# EXERCISE GOAL
Return, word for word, only the lines of the data below that lie between the line with "sequential cells by" and the line with "clkbuf_1 | 119 | 446.7", those two lines included.

# DATA TO EXAMINE
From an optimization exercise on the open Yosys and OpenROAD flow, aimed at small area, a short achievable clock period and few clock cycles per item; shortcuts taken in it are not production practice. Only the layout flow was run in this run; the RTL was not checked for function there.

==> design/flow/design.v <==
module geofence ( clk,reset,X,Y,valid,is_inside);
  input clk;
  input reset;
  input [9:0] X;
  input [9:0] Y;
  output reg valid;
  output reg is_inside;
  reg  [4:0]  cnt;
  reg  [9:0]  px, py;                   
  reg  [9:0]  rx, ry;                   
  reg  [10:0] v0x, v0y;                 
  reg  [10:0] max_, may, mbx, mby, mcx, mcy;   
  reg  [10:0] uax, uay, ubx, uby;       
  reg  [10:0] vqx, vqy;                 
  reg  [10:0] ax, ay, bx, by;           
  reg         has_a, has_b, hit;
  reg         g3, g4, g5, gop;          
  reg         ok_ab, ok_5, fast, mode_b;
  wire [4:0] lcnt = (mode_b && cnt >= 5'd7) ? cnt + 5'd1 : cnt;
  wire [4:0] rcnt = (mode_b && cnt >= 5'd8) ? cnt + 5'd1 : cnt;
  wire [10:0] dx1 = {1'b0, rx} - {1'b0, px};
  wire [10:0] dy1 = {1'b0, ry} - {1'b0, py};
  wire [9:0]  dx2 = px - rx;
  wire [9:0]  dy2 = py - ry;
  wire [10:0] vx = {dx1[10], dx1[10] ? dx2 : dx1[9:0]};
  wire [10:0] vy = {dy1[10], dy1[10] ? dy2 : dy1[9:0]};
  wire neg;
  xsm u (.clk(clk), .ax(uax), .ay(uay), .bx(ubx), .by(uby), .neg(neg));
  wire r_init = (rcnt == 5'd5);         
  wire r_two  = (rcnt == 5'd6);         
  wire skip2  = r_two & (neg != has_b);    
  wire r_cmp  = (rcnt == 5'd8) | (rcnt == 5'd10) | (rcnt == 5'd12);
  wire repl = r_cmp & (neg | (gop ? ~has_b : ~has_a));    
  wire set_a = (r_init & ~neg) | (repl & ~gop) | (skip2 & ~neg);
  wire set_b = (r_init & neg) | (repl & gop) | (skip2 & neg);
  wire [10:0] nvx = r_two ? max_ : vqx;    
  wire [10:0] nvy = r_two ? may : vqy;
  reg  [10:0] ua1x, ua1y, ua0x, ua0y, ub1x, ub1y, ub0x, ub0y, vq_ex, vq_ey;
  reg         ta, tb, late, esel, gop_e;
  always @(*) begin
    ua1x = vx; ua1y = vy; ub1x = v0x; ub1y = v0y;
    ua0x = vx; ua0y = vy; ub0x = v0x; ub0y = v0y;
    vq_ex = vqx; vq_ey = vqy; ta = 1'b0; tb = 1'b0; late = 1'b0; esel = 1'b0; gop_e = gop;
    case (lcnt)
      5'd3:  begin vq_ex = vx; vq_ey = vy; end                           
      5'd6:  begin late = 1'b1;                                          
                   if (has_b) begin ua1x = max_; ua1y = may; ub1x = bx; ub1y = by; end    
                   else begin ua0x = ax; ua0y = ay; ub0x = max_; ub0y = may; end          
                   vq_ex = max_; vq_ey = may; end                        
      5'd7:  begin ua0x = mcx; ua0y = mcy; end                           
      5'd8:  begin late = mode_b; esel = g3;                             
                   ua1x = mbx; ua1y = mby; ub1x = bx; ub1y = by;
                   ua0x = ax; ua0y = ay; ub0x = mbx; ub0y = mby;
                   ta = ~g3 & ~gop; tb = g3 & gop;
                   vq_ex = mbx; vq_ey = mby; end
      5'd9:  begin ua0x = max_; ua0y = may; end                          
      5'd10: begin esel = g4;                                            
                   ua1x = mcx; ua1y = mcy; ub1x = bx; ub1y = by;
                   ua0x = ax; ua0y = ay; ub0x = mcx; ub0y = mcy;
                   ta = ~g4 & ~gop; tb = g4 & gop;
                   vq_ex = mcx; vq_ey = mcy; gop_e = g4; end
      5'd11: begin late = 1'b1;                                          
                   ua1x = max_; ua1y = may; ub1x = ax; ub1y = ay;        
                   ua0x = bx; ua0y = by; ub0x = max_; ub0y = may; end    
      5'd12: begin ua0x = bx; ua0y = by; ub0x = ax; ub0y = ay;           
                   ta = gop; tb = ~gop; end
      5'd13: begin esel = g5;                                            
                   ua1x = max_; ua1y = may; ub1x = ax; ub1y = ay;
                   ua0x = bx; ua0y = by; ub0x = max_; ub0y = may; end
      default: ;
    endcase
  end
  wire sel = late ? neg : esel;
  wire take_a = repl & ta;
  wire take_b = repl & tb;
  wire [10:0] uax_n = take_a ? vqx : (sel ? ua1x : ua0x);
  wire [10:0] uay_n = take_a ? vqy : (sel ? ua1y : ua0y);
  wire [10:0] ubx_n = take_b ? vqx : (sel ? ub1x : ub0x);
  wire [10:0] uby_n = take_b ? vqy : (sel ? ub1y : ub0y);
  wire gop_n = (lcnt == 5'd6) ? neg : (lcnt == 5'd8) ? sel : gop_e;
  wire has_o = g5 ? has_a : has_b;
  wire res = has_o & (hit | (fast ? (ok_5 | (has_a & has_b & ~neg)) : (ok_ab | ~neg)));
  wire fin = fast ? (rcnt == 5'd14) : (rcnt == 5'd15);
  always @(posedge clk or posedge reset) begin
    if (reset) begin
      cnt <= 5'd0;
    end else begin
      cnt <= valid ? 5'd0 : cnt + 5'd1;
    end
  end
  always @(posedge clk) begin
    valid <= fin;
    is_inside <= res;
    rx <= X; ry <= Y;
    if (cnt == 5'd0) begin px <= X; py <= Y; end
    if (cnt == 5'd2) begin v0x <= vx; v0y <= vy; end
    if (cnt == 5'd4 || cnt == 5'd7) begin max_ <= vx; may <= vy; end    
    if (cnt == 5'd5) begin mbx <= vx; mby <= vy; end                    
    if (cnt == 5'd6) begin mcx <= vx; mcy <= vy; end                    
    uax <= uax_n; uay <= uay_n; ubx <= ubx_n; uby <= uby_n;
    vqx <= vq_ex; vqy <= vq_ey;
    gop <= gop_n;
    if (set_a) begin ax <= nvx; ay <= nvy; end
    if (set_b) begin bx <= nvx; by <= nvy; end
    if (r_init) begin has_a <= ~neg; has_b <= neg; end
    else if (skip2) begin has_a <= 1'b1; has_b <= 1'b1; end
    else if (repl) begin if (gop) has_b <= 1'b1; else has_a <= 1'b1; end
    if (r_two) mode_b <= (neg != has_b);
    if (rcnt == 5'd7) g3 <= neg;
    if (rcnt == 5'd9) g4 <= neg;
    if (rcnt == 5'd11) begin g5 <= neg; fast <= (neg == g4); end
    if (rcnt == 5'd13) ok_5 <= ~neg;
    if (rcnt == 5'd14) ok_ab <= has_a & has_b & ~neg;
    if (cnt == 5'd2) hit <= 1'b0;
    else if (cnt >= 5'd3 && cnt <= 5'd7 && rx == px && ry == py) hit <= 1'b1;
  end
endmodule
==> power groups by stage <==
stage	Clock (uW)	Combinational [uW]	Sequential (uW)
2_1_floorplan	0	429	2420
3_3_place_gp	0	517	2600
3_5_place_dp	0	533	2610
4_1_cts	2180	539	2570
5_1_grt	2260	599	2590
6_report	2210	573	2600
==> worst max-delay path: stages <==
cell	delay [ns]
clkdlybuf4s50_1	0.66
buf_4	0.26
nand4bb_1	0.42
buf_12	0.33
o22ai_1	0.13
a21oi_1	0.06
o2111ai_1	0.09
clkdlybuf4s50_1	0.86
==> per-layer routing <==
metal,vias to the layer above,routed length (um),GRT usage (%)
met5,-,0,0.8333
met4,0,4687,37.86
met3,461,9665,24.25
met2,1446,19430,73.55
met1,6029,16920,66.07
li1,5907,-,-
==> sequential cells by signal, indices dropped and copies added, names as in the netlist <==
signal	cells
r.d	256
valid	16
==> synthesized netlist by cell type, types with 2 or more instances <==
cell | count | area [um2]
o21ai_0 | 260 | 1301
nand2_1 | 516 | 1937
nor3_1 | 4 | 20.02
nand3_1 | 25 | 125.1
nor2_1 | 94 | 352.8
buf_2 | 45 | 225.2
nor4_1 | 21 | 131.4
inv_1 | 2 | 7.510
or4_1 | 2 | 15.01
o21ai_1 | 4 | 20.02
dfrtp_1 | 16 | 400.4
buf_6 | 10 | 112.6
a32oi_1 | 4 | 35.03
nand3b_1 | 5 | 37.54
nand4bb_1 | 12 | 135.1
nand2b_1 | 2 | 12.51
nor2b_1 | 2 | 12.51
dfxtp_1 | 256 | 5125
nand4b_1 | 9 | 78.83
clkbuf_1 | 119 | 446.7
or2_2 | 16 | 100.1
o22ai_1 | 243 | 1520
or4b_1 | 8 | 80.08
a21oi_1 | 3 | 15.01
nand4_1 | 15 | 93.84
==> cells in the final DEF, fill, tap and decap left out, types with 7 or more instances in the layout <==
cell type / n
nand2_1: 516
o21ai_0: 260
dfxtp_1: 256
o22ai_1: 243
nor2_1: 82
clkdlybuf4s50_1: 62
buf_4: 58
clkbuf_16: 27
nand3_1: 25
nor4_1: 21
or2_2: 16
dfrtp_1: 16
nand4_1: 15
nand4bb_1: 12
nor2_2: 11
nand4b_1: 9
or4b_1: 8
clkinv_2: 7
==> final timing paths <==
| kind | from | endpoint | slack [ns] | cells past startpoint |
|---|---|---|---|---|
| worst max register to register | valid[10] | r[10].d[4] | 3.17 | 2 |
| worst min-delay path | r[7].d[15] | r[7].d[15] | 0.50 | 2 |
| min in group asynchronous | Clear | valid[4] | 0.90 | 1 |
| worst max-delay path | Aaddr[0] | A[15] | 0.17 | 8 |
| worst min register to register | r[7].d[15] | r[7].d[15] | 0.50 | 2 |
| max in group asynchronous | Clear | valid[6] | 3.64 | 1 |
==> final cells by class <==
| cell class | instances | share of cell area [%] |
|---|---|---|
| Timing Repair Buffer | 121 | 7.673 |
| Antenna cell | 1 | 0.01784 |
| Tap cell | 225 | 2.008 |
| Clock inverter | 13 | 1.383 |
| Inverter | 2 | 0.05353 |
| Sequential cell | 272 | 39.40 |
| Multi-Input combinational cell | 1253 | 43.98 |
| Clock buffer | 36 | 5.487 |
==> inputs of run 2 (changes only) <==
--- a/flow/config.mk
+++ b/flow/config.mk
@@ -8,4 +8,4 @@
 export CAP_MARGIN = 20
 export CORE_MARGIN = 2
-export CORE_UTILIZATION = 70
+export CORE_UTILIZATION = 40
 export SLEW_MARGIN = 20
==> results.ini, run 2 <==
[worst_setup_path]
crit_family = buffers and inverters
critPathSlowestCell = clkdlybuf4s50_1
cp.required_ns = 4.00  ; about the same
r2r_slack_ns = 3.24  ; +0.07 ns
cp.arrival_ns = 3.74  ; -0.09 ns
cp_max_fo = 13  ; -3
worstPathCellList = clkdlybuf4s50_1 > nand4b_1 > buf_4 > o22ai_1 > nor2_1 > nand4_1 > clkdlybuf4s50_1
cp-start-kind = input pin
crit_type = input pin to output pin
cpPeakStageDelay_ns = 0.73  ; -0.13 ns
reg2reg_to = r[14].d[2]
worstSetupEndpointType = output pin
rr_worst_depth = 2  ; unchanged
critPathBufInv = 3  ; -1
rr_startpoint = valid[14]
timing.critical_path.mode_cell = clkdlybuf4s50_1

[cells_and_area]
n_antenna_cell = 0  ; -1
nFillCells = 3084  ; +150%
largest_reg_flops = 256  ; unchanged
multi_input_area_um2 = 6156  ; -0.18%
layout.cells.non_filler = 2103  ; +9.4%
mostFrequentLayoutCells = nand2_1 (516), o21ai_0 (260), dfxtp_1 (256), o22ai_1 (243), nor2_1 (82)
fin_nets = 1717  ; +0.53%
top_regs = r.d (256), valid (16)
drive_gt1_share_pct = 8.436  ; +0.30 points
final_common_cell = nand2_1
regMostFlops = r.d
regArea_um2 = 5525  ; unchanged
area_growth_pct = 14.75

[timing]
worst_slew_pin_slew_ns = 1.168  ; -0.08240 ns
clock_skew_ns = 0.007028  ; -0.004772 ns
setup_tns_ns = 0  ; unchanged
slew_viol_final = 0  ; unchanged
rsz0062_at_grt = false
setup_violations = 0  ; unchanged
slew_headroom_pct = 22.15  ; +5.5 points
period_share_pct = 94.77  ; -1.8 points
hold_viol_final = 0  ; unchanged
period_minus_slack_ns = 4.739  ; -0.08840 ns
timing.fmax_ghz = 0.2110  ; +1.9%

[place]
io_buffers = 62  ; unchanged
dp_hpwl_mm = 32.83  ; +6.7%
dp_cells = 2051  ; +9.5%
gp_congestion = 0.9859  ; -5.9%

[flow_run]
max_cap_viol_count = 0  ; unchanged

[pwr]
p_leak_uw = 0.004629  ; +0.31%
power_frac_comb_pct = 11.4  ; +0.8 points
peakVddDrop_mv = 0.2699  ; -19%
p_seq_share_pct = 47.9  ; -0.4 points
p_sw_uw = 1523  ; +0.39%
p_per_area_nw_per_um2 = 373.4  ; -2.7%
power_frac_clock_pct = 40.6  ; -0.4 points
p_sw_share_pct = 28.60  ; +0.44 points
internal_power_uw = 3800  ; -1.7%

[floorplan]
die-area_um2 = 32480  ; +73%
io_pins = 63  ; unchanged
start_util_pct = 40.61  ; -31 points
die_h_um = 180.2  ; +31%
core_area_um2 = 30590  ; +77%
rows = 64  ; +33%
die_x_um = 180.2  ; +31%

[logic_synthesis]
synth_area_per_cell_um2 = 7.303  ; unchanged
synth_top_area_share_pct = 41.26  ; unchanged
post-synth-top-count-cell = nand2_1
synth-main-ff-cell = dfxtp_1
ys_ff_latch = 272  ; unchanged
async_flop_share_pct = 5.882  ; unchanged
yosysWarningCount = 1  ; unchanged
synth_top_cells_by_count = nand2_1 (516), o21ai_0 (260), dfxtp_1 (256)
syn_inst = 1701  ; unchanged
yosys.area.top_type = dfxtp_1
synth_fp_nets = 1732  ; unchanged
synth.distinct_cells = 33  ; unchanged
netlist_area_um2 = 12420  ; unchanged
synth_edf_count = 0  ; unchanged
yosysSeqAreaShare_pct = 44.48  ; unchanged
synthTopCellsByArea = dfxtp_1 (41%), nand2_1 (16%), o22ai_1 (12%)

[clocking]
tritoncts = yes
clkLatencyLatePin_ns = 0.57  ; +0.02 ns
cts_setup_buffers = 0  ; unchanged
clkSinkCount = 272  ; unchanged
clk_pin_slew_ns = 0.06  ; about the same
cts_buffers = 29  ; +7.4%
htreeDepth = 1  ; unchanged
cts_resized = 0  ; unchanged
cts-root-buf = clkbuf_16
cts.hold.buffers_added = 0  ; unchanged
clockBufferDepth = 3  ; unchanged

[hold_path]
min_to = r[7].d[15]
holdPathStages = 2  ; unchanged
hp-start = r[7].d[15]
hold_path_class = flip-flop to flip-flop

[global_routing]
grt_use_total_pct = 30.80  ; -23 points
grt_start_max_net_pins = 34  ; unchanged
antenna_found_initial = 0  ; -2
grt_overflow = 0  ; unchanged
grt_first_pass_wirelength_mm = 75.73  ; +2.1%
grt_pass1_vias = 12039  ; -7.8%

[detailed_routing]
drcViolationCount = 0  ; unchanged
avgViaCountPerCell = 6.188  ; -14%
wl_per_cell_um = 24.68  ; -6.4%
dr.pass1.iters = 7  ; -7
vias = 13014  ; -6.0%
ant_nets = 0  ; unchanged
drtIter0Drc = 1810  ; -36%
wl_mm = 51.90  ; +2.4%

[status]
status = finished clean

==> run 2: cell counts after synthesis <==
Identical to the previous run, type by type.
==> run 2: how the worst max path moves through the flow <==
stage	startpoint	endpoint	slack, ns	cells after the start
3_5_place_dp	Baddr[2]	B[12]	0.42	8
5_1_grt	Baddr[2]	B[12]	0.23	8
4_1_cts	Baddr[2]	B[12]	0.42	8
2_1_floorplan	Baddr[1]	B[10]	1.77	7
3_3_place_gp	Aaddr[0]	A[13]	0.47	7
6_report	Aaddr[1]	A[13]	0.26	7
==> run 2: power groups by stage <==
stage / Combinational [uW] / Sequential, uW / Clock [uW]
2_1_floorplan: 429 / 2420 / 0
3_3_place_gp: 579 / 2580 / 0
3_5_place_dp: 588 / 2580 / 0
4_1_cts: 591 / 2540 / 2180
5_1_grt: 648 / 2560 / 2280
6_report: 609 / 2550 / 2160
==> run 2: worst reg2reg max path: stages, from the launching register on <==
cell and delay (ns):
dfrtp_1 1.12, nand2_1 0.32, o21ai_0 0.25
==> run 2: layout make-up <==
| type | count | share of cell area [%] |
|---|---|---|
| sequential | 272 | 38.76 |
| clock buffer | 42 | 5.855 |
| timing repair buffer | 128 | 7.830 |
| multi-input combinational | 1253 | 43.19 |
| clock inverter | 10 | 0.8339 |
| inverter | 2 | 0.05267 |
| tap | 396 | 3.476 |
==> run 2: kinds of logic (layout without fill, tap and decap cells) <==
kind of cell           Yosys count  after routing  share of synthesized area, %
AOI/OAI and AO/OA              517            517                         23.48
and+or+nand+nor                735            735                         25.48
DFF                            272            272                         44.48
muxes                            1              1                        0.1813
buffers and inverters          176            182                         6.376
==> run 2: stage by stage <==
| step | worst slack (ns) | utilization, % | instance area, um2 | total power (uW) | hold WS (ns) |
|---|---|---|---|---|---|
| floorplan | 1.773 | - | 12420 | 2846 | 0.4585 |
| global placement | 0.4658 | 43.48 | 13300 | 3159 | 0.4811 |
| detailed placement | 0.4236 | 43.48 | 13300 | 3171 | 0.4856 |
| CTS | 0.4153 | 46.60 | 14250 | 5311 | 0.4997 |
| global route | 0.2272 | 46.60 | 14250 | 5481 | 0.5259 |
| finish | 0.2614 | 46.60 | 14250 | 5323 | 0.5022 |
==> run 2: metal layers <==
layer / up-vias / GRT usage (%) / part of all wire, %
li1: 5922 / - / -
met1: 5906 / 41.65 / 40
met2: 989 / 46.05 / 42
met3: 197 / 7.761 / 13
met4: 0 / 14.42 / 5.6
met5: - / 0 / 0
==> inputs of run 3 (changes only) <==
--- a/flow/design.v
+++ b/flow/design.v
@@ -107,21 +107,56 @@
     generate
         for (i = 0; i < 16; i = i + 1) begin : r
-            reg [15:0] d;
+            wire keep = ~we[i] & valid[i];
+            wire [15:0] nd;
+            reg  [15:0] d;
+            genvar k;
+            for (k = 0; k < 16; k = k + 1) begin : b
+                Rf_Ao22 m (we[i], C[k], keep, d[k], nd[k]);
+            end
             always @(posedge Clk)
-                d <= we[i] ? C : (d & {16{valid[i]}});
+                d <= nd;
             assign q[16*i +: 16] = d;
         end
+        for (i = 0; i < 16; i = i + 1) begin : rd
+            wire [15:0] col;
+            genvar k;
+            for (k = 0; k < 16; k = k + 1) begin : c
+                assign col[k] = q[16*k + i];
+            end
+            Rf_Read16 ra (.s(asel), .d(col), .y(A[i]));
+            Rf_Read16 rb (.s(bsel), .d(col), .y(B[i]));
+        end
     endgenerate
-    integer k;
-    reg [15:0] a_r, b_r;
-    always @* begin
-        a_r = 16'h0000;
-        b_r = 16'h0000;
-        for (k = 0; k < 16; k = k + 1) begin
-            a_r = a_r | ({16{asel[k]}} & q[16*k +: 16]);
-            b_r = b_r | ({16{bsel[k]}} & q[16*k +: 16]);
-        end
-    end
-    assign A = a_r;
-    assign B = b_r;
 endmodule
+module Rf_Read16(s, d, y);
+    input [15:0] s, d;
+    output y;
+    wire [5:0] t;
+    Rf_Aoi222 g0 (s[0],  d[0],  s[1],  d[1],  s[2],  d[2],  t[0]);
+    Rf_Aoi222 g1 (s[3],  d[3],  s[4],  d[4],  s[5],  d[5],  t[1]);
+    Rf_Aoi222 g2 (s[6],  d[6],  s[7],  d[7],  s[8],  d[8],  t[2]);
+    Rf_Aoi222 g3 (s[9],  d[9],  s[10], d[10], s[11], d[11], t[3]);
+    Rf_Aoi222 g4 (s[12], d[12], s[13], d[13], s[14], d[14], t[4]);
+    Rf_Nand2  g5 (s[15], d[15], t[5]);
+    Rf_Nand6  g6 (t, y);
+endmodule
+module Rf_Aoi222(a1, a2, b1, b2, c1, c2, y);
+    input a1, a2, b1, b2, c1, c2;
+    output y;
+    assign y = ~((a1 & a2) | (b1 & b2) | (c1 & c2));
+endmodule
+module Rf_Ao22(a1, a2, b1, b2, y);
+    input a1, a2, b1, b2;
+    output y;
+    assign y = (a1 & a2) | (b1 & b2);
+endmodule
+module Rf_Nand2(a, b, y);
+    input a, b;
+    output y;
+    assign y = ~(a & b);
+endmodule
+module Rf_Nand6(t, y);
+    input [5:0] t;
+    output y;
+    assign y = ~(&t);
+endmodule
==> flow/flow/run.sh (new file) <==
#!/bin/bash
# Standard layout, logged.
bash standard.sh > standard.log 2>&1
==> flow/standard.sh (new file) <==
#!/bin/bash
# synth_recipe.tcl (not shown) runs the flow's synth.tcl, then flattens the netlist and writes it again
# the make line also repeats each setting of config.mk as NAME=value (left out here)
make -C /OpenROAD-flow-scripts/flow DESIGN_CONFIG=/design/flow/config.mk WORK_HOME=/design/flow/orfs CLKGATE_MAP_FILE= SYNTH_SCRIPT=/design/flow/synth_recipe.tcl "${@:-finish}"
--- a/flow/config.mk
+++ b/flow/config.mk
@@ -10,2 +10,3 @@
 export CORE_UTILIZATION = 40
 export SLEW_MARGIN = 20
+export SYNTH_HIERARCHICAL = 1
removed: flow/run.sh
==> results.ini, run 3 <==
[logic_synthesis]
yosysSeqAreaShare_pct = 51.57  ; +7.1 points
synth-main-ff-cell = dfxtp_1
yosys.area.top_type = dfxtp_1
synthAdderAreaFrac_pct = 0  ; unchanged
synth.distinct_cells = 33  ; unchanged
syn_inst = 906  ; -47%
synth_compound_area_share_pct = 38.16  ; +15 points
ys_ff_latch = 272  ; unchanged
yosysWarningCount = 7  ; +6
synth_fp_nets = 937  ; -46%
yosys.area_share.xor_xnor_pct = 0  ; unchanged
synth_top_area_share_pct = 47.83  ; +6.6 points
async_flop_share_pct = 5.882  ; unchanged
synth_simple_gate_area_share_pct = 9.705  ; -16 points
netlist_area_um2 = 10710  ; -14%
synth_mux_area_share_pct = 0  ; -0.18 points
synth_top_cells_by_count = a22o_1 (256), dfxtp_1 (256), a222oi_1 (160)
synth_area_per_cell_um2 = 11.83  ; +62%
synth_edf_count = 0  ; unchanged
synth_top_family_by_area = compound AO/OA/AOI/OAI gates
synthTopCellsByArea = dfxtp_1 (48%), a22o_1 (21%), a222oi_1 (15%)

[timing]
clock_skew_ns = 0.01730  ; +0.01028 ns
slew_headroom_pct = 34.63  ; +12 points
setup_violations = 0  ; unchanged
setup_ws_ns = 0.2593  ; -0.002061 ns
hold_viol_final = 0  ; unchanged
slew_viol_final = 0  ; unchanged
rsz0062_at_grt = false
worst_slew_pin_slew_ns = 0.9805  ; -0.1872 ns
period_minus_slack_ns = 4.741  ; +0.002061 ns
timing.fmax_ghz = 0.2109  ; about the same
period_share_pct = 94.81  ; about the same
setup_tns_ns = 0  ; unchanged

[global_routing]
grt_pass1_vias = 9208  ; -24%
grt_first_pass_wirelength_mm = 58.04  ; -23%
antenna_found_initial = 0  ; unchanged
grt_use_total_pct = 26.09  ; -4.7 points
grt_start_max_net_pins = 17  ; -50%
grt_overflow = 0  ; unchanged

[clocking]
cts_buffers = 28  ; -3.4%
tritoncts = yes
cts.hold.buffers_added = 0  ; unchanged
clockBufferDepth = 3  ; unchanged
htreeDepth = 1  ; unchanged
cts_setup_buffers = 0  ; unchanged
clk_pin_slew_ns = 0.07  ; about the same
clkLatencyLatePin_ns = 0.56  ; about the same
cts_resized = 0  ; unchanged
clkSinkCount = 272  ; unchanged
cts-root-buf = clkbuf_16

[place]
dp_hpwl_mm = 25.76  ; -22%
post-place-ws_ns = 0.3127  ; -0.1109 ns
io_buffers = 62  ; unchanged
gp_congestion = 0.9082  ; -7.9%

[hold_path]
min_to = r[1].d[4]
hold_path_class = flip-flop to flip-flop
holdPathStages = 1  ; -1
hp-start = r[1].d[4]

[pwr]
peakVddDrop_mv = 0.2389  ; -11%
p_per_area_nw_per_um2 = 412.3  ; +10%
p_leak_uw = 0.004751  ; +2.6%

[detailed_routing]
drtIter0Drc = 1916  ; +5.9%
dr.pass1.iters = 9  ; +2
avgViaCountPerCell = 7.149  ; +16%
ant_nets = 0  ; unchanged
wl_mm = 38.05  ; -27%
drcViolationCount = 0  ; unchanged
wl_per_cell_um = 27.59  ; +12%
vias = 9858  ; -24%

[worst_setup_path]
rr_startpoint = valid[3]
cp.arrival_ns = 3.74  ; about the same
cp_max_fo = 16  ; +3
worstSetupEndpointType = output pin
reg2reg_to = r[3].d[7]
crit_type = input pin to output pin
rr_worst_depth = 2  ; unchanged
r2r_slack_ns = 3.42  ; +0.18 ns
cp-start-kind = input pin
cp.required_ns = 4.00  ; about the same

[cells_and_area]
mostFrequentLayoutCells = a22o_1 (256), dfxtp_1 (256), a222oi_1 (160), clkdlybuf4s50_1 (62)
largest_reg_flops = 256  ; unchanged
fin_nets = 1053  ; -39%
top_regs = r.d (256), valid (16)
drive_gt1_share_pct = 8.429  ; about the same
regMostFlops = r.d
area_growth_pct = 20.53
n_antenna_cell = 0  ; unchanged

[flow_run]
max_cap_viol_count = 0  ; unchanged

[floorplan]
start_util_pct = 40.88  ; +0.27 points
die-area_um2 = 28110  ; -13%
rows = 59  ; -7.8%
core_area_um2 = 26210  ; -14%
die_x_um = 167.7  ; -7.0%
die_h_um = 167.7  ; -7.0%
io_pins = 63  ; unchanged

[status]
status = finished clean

# RESULT OF THIS EXERCISE
==> sequential cells by signal, indices dropped and copies added, names as in the netlist <==
signal	cells
r.d	256
valid	16
==> synthesized netlist by cell type, types with 2 or more instances <==
cell | count | area [um2]
o21ai_0 | 260 | 1301
nand2_1 | 516 | 1937
nor3_1 | 4 | 20.02
nand3_1 | 25 | 125.1
nor2_1 | 94 | 352.8
buf_2 | 45 | 225.2
nor4_1 | 21 | 131.4
inv_1 | 2 | 7.510
or4_1 | 2 | 15.01
o21ai_1 | 4 | 20.02
dfrtp_1 | 16 | 400.4
buf_6 | 10 | 112.6
a32oi_1 | 4 | 35.03
nand3b_1 | 5 | 37.54
nand4bb_1 | 12 | 135.1
nand2b_1 | 2 | 12.51
nor2b_1 | 2 | 12.51
dfxtp_1 | 256 | 5125
nand4b_1 | 9 | 78.83
clkbuf_1 | 119 | 446.7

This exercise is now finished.